Available data:
<<<<
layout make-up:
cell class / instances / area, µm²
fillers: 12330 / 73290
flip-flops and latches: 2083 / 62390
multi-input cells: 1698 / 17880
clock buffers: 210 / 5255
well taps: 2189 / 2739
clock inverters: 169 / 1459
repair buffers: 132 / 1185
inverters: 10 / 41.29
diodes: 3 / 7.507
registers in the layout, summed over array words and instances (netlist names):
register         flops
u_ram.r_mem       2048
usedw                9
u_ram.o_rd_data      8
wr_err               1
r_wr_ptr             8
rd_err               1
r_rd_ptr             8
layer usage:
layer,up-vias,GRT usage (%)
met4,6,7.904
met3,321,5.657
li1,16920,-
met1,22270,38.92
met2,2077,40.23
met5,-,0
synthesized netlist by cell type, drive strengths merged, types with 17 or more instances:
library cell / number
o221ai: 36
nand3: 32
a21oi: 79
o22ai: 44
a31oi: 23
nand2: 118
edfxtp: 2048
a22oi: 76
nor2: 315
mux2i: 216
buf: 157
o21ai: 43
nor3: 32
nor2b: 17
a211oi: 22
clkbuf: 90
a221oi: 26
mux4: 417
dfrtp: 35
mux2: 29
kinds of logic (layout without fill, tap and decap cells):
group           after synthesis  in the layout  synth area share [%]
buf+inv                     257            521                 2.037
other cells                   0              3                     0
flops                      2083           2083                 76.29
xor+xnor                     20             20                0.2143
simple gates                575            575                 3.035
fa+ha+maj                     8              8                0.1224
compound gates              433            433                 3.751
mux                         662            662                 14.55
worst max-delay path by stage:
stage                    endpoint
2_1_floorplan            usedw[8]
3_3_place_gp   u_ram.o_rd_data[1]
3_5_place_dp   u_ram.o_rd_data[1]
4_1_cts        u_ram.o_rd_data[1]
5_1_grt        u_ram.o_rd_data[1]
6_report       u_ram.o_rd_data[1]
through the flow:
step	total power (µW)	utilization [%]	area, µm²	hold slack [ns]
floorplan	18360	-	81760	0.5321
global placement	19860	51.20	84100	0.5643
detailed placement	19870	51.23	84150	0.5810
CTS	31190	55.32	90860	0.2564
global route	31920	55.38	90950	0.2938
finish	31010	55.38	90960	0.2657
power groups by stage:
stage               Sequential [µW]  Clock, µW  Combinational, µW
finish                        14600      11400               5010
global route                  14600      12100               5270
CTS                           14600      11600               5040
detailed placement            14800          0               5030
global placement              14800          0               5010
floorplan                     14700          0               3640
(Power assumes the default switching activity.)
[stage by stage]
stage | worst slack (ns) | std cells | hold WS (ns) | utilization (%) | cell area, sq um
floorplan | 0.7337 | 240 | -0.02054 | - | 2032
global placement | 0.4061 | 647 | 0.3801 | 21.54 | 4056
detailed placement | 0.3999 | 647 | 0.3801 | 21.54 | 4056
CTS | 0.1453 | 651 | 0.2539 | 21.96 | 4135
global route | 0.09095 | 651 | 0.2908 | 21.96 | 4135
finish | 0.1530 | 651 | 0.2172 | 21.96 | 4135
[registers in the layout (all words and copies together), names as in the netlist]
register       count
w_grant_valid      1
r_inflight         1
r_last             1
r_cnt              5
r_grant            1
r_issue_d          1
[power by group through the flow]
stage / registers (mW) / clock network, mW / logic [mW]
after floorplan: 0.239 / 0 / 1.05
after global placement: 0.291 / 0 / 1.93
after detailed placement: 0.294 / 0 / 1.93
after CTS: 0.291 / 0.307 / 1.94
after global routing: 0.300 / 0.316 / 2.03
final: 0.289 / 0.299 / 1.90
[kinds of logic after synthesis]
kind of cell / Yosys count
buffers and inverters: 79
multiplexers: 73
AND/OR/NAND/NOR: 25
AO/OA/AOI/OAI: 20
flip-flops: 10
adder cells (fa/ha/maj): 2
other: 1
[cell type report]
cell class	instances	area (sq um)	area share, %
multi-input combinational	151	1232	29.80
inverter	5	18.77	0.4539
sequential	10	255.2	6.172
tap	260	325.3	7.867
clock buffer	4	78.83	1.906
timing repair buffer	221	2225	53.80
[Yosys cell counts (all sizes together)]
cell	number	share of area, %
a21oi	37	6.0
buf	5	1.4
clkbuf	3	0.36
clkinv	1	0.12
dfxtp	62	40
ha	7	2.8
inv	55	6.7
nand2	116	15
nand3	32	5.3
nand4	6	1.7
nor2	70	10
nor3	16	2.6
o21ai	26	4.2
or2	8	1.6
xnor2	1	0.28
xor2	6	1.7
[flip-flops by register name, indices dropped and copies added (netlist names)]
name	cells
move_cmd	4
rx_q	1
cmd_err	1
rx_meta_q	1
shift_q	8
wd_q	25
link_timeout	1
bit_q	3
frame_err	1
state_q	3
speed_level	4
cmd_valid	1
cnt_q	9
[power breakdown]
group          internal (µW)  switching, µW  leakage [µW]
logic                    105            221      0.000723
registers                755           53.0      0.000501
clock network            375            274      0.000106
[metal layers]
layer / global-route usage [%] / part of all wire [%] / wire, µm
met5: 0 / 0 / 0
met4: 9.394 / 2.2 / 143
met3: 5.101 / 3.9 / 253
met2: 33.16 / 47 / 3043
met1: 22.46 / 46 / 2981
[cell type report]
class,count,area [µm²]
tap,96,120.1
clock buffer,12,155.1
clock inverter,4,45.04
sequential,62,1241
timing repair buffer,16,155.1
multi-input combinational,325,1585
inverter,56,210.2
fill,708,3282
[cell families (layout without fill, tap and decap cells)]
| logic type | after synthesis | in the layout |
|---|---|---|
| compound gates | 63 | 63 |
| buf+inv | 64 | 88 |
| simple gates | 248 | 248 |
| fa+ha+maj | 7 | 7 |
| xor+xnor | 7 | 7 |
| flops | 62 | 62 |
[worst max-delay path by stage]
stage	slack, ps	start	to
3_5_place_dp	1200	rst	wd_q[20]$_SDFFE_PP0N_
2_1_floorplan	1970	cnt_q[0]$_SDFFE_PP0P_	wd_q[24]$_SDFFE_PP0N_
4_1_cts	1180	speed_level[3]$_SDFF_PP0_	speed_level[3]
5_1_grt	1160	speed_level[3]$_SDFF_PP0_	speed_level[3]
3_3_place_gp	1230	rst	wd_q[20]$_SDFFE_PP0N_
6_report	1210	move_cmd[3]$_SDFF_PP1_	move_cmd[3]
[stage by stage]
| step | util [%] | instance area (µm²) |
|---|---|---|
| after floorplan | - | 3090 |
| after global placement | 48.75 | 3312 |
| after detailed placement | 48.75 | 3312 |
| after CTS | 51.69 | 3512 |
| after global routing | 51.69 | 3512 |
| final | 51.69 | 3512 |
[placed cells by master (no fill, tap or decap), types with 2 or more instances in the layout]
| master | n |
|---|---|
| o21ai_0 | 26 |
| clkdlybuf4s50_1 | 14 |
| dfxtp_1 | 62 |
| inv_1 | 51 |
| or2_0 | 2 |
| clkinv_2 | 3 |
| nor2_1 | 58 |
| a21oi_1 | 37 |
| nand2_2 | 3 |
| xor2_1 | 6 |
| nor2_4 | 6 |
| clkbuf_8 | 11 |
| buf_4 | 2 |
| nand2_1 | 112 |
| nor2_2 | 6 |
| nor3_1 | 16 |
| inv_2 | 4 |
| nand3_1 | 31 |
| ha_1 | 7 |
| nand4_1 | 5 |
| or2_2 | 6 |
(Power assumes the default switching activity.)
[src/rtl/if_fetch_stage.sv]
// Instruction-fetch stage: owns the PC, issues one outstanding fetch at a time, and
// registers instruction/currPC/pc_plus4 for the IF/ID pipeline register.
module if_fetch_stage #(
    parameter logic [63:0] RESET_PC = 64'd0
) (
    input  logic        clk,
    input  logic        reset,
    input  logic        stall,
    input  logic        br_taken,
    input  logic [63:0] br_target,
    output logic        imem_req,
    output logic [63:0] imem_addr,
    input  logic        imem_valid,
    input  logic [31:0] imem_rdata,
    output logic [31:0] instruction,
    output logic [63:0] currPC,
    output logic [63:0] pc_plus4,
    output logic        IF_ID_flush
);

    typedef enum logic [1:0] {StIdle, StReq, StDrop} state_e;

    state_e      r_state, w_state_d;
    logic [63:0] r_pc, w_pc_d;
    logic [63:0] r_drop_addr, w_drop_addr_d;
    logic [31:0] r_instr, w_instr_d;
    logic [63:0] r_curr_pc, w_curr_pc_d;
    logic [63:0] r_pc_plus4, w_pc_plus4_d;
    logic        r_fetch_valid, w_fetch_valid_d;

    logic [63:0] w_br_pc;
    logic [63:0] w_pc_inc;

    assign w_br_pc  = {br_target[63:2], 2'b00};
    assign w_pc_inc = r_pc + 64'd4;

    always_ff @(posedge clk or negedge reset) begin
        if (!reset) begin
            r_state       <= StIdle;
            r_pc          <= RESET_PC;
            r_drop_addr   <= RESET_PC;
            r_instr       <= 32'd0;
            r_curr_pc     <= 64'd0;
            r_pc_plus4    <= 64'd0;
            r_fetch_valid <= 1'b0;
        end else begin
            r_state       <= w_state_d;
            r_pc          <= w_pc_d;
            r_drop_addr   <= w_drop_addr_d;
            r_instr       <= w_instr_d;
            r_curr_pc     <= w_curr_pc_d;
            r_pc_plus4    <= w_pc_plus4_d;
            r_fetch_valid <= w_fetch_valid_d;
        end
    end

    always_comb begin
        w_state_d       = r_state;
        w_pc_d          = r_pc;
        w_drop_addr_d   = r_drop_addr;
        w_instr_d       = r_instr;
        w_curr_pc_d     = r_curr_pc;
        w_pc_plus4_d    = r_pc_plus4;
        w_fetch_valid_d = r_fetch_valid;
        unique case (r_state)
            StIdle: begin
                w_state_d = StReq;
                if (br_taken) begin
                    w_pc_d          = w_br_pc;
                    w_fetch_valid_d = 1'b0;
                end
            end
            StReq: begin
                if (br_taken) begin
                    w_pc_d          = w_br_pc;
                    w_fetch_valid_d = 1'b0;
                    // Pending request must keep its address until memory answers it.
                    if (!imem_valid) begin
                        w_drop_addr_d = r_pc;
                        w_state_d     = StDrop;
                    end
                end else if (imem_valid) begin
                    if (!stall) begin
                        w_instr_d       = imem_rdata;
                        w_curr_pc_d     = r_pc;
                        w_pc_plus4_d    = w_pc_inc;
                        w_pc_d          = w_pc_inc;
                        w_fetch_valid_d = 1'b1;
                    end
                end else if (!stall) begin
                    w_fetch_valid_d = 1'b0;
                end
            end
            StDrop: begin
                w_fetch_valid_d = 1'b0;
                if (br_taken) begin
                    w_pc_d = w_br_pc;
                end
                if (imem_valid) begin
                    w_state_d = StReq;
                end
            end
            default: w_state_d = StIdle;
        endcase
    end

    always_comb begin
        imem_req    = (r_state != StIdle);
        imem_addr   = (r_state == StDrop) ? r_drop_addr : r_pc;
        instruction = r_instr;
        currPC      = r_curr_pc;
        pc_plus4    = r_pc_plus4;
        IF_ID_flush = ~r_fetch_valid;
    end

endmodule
>>>>
Aim of the task:
Only the lines from the first line of the records through the line with "diodes: 3 / 7.507" should be reproduced, exactly and with nothing added.

Answer box:
layout make-up:
cell class / instances / area, µm²
fillers: 12330 / 73290
flip-flops and latches: 2083 / 62390
multi-input cells: 1698 / 17880
clock buffers: 210 / 5255
well taps: 2189 / 2739
clock inverters: 169 / 1459
repair buffers: 132 / 1185
inverters: 10 / 41.29
diodes: 3 / 7.507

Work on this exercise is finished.